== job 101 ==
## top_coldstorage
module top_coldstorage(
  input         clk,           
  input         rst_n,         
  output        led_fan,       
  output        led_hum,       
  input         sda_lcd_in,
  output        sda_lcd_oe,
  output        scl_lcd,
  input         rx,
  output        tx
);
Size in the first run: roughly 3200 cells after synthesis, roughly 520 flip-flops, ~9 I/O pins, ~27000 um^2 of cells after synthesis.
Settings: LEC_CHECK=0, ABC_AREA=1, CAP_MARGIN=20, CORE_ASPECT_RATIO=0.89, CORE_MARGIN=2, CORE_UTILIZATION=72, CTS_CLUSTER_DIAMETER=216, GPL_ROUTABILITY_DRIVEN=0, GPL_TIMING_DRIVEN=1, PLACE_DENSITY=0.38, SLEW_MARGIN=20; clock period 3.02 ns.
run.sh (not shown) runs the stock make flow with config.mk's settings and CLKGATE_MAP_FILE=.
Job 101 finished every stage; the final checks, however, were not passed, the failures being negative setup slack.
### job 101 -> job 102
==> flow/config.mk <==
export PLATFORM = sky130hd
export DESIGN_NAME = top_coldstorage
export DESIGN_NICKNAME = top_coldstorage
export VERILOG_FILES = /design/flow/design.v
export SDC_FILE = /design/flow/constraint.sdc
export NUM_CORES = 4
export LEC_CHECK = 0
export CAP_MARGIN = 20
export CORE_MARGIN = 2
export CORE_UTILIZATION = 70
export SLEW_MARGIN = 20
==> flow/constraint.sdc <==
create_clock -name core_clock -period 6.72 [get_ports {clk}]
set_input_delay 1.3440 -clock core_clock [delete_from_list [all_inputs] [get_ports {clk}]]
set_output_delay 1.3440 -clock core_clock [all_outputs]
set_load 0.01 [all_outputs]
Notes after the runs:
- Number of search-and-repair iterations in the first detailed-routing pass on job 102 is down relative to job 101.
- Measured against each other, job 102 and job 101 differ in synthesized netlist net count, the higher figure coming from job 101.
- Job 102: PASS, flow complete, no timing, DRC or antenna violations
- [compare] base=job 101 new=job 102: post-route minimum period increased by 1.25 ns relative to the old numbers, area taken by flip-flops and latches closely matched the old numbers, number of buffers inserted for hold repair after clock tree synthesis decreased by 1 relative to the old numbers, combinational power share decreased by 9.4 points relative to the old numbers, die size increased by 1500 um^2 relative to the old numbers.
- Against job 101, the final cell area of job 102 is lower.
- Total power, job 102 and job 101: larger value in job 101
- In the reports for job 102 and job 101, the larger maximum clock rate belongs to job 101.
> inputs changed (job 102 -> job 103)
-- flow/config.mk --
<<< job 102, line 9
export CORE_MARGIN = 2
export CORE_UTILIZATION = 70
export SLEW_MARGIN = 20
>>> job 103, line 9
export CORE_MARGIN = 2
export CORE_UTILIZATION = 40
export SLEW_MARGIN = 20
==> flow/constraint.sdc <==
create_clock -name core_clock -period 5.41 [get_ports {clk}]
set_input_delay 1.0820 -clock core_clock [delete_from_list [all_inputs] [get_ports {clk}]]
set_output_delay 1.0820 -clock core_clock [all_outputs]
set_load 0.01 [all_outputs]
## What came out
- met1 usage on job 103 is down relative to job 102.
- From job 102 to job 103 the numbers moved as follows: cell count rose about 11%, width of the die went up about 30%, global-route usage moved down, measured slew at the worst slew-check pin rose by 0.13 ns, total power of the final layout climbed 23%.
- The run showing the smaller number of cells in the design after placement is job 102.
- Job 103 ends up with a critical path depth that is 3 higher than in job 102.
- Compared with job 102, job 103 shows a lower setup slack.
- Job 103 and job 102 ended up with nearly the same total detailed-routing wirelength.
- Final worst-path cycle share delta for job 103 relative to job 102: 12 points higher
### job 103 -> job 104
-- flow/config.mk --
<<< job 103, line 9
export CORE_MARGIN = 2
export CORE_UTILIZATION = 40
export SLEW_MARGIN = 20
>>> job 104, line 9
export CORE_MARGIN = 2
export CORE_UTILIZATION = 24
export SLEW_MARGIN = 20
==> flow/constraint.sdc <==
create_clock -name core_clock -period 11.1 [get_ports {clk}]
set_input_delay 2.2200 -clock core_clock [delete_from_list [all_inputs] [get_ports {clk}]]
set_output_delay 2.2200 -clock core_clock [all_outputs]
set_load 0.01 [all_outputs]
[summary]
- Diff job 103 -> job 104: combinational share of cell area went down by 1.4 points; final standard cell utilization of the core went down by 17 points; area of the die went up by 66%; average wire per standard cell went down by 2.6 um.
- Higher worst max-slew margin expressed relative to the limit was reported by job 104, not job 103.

═══

**What to produce**.
Search the entries above for the string "combinational". Copy each line that holds it.

**Solution**.
- [compare] base=job 101 new=job 102: post-route minimum period increased by 1.25 ns relative to the old numbers, area taken by flip-flops and latches closely matched the old numbers, number of buffers inserted for hold repair after clock tree synthesis decreased by 1 relative to the old numbers, combinational power share decreased by 9.4 points relative to the old numbers, die size increased by 1500 um^2 relative to the old numbers.
- Diff job 103 -> job 104: combinational share of cell area went down by 1.4 points; final standard cell utilization of the core went down by 17 points; area of the die went up by 66%; average wire per standard cell went down by 2.6 um.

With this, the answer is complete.